## WHAT THIS TASK INVOLVES
Below are entries. Reproduce exactly the lines between the line holding "CP startpoint kind -> flip-flop" and the line holding "## layout make-up", inclusive, and only those.

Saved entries

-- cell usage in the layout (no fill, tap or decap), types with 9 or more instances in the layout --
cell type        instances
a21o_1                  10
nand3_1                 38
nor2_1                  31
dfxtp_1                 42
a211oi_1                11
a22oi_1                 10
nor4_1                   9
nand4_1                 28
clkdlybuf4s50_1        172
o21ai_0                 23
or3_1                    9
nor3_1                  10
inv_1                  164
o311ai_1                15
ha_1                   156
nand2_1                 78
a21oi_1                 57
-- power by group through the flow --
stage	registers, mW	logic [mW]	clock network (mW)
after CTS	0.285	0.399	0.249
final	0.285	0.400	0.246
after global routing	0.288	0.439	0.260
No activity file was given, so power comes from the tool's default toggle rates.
module shift
(
  input clk,
  input [15:0] data_in,
  output [15:0] data_out
);
parameter D = 25;
reg [D-1:0] hr_0; reg [D-1:0] hr_1; reg [D-1:0] hr_2; reg [D-1:0] hr_3;
reg [D-1:0] hr_4; reg [D-1:0] hr_5; reg [D-1:0] hr_6; reg [D-1:0] hr_7;
reg [D-1:0] hr_8; reg [D-1:0] hr_9; reg [D-1:0] hr_10; reg [D-1:0] hr_11;
reg [D-1:0] hr_12; reg [D-1:0] hr_13; reg [D-1:0] hr_14; reg [D-1:0] hr_15;
always @ (posedge clk) begin
  hr_0 [D-1:0] <= {hr_0[D-2:0], data_in[0]};
  hr_1 [D-1:0] <= {hr_1[D-2:0], data_in[1]};
  hr_2 [D-1:0] <= {hr_2[D-2:0], data_in[2]};
  hr_3 [D-1:0] <= {hr_3[D-2:0], data_in[3]};
  hr_4 [D-1:0] <= {hr_4[D-2:0], data_in[4]};
  hr_5 [D-1:0] <= {hr_5[D-2:0], data_in[5]};
  hr_6 [D-1:0] <= {hr_6[D-2:0], data_in[6]};
  hr_7 [D-1:0] <= {hr_7[D-2:0], data_in[7]};
  hr_8 [D-1:0] <= {hr_8[D-2:0], data_in[8]};
  hr_9 [D-1:0] <= {hr_9[D-2:0], data_in[9]};
  hr_10 [D-1:0] <= {hr_10[D-2:0], data_in[10]};
  hr_11 [D-1:0] <= {hr_11[D-2:0], data_in[11]};
  hr_12 [D-1:0] <= {hr_12[D-2:0], data_in[12]};
  hr_13 [D-1:0] <= {hr_13[D-2:0], data_in[13]};
  hr_14 [D-1:0] <= {hr_14[D-2:0], data_in[14]};
  hr_15 [D-1:0] <= {hr_15[D-2:0], data_in[15]};
end
assign data_out[0] = hr_0[D-1]; assign data_out[1] = hr_1[D-1];
assign data_out[2] = hr_2[D-1]; assign data_out[3] = hr_3[D-1];
assign data_out[4] = hr_4[D-1]; assign data_out[5] = hr_5[D-1];
assign data_out[6] = hr_6[D-1]; assign data_out[7] = hr_7[D-1];
assign data_out[8] = hr_8[D-1]; assign data_out[9] = hr_9[D-1];
assign data_out[10] = hr_10[D-1]; assign data_out[11] = hr_11[D-1];
assign data_out[12] = hr_12[D-1]; assign data_out[13] = hr_13[D-1];
assign data_out[14] = hr_14[D-1]; assign data_out[15] = hr_15[D-1];
endmodule
**flow/run.sh**
```bash
#!/bin/bash
# OpenROAD 26Q1-2900-gdf79404cd8, Yosys 0.63+post, stock flow scripts
make -C /OpenROAD-flow-scripts/flow DESIGN_CONFIG=/design/flow/config.mk WORK_HOME=/design/flow/orfs finish
```
**flow/config.mk**
```make
export PLATFORM = sky130hd
export DESIGN_NAME = controller
export DESIGN_NICKNAME = controller
export VERILOG_FILES = /design/flow/design.v
export SDC_FILE = /design/flow/constraint.sdc
export NUM_CORES = 4
export LEC_CHECK = 1
export CORE_AREA = 10 10 70 70
export DIE_AREA = 0 0 80 80
```
**flow/constraint.sdc**
```tcl
current_design controller

set clk_period 1.6
set clk_io_pct 0.2

create_clock -name clk0 -period $clk_period [get_ports {clk}]

set non_clock_inputs [all_inputs -no_clocks]
set_input_delay [expr $clk_period * $clk_io_pct] -clock clk0 $non_clock_inputs
set_output_delay [expr $clk_period * $clk_io_pct] -clock clk0 [all_outputs]
```
**flow/design.v**
```verilog
module controller(clk,rst,carryout,start,ldx,ldy,shifty,initcnt,encnt,en_mult_one_bit_y,init_result,ldresult,done);
    input clk,rst,start,carryout;
    output reg ldx,ldy,shifty,initcnt,encnt,en_mult_one_bit_y,init_result,ldresult,done;
    parameter[2:0] idle = 3'b000,starting = 3'b001,loading = 3'b010,enmulty = 3'b011,loadresult = 3'b100,Done = 3'b101;
    reg [2:0] ps,ns;
    always@(posedge clk,posedge rst)begin
      if(rst) begin
            ps <= 3'b000;
        end
      else ps<=ns;
    end
    always@(ps,start)begin
    case(ps)
        idle:ns = start ? starting : idle;
        starting:ns = loading;
        loading:ns = enmulty;
        enmulty:ns = 3'b100;
        loadresult:ns = (carryout==1) ? done : enmulty;
        Done:ns = start ? Done:idle;
    endcase
    end
    always@(ps)begin
    {done,en_mult_one_bit_y ,encnt,shifty,ldx,ldy,ldresult,init_result,initcnt} = 9'b0;
    case(ps)    
        idle: ;
        starting: {initcnt,init_result} =2'b 11;
        loading: {ldx,ldy} = 2'b 11;
        enmulty: en_mult_one_bit_y = 1;
        loadresult: {shifty, encnt, ldresult} = 3'b 111;
        Done: done = 1'b1; 
    endcase
    end
endmodule
```
==> run summary <==
cycle use final -> 95.8%
maxcap violations -> 0
endpoints left unconstrained -> 6
die height -> 80 um
CTS Buf Count -> 3
Pwr Density -> 408 mW/mm2
mux share -> 0%
HPWL Detailed -> 591 um
RSZ-0062 raised after global routing -> no
row cnt -> 21
Final Util -> 16.0%
drt wl/cell -> 9.00 um
clock root buffer -> clkbuf_4
MI comb area -> 149 um2
worst setup path class -> flip-flop to output pin
RD Place Congestion -> 0.670
Dominant combinational family -> simple AND/OR/NAND/NOR gates
share of cells above drive strength 1 -> 54.9%
area of the mapped netlist -> 298 um2
Vias/cell -> 2.93
CP endpoint kind -> output pin
Longest Clk Path Bufs -> 2
count of unclocked register or latch pins -> 3
Flop area -> 124 um2
Synth Warn # -> 1
first-pass GRT wire length -> 1390 um
Die Wd -> 80 um
crit path DRT -> 1.28 ns
Filler cells -> 391
via count -> 284
fmax -> 652 MHz
Worst Path Max Fanout -> 4
Pwr Total -> 0.223 mW
Synth Area in Adders -> 0%
and+or+nand+nor area frac -> 36.6%
gr usage total -> 2.78%
initial antenna violation count -> 0
vias in the first global route -> 284
H-tree Lvls -> 1
Hold Vio Cnt, Final -> 0
area of the core -> 0.00342 mm2
OpenROAD warning count -> 25
Synth Register Bits -> 6
syn_area_per_cell -> 9.93 um2
Antenna Cells -> 0
Netlist cell types -> 19
DP Worst Slack -> -0.0834 ns
Pre-Place Util -> 8.72%
area delta synth->final -> 83.6%
max-slew violations -> 0
# setup viols final -> 0
PortBufs -> 12
Reg clk slew, reported paths -> 0.04 ns
Hold WC Path Type -> input port to asynchronous set/reset pin
Yosys chip area -> 298 um2
Slew HR -> 79.5%
post-synthesis cell count -> 30
yosys cell count -> 30
AO/OA Area Share -> 4.20%
most frequent cells in the layout -> 8 x buf_4, 4 x nor3b_2
Max rail drop VDD -> 0.178 mV
first-iteration detailed-routing DRC count -> 17
status -> finished, final reports clean
fin worst setup slack -> 0.0669 ns
Detailed Routing Iterations Pass 1 -> 2
minimum clock period -> 1.53 ns
GRT overflow -> 0
final cell count without fillers -> 97
WP data arrival -> 1.21 ns
drt total wl -> 873 um
XOR-XNOR Cells, Area Fraction -> 0%
Chip Area -> 0.00640 mm2
CP startpoint kind -> flip-flop
most frequent logic cell in the layout -> buf_4
Least-Margin Pin Slew -> 0.303 ns
Cells after DPL -> 85
CTS tree -> done
# IOs -> 13
antenna-violating nets left -> 0
Hold WS -> 0.263 ns
maximum number of pins on one net before global-route repair -> 8
Lkg Pwr -> 0.252 nW
DRC errors left -> 0
## worst max-delay path, cell delays in order (launching register included)
cell and delay, ns:
dfrtp_2 0.40, buf_6 0.12, nor3b_2 0.16, buf_4 0.14, clkdlybuf4s15_1 0.16
## layout make-up
cell class,instances,area share (%)
clock buffer,4,4.81
inverter,2,1.37
multi-input combinational,16,27.2
sequential,6,22.7
tap,46,10.5
timing repair buffer,23,33.4
## path summary, 6_finish.rpt
path / start / end / slack, ns / cells past startpoint
worst min-delay path: rst / ps[1] / 0.26 / 2
worst max-delay path: ps[1] / init_result / 0.07 / 4
min in group clk0: ps[2] / initcnt / 1.24 / 3
max in group asynchronous: rst / ps[0] / 1.19 / 2
## cell families (layout without fill, tap and decap cells)
kind of cell	after synthesis	in the layout
compound gates	2	2
buf+inv	8	29
latches	3	3
flops	3	3
simple gates	14	14
## cells in the mapped netlist
| master | instances | area share [%] |
|---|---|---|
| a21boi_0 | 1 | 2.5 |
| a21oi_1 | 1 | 1.7 |
| and2_2 | 1 | 2.5 |
| and3b_1 | 1 | 2.9 |
| and4bb_1 | 1 | 4.2 |
| buf_4 | 4 | 10 |
| buf_6 | 1 | 3.8 |
| clkbuf_4 | 1 | 2.5 |
| dfrtp_1 | 3 | 25 |
| dlxtn_1 | 3 | 15 |
| inv_1 | 2 | 2.5 |
| nand2b_1 | 1 | 2.1 |
| nand3b_1 | 1 | 2.5 |
| nor2_1 | 1 | 1.3 |
| nor3_1 | 1 | 1.7 |
| nor3b_1 | 4 | 10 |
| nor4_2 | 1 | 4.2 |
| nor4b_1 | 1 | 2.9 |
| or3_1 | 1 | 2.1 |
## power by group
group | total [mW] | internal, mW | switching [mW]
clock network | 0.134 | 0.0936 | 0.0407
logic | 0.0124 | 0.00791 | 0.00444
registers | 0.0766 | 0.0765 | 0.0000887
## layer usage
metal  routed length (um)  global-route usage, %  vias to the layer above
met3                  127                   2.50                        0
met5                    0                      0                        -
met4                    0                  0.352                        0
met1                  437                   3.81                      134
li1                     -                      -                      139
met2                  309                   3.13                       11
## state kept, by name (all words and copies together), names as in the netlist
signal / count
ps: 3
ns: 3
## what timing repair did
action | CTS | global route
cloned | 0 | 0
resized | 24 | 6
buffers inserted | 6 | 2
hold buffers | 0 | 0
pin swaps | 4 | 2
setup endpoints to repair | 9 | 4
## per-stage QoR
stage          area, um2  TNS [ns]
2_1_floorplan        298         0
4_1_cts              543         0
5_1_grt              547         0
3_5_place_dp         449    -0.239
6_report             547         0
3_3_place_gp         449    -0.229
Power figures rest on the tool's default switching activity, not on a simulated workload.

## PROBLEM SOLUTION
CP startpoint kind -> flip-flop
most frequent logic cell in the layout -> buf_4
Least-Margin Pin Slew -> 0.303 ns
Cells after DPL -> 85
CTS tree -> done
# IOs -> 13
antenna-violating nets left -> 0
Hold WS -> 0.263 ns
maximum number of pins on one net before global-route repair -> 8
Lkg Pwr -> 0.252 nW
DRC errors left -> 0
## worst max-delay path, cell delays in order (launching register included)
cell and delay, ns:
dfrtp_2 0.40, buf_6 0.12, nor3b_2 0.16, buf_4 0.14, clkdlybuf4s15_1 0.16
## layout make-up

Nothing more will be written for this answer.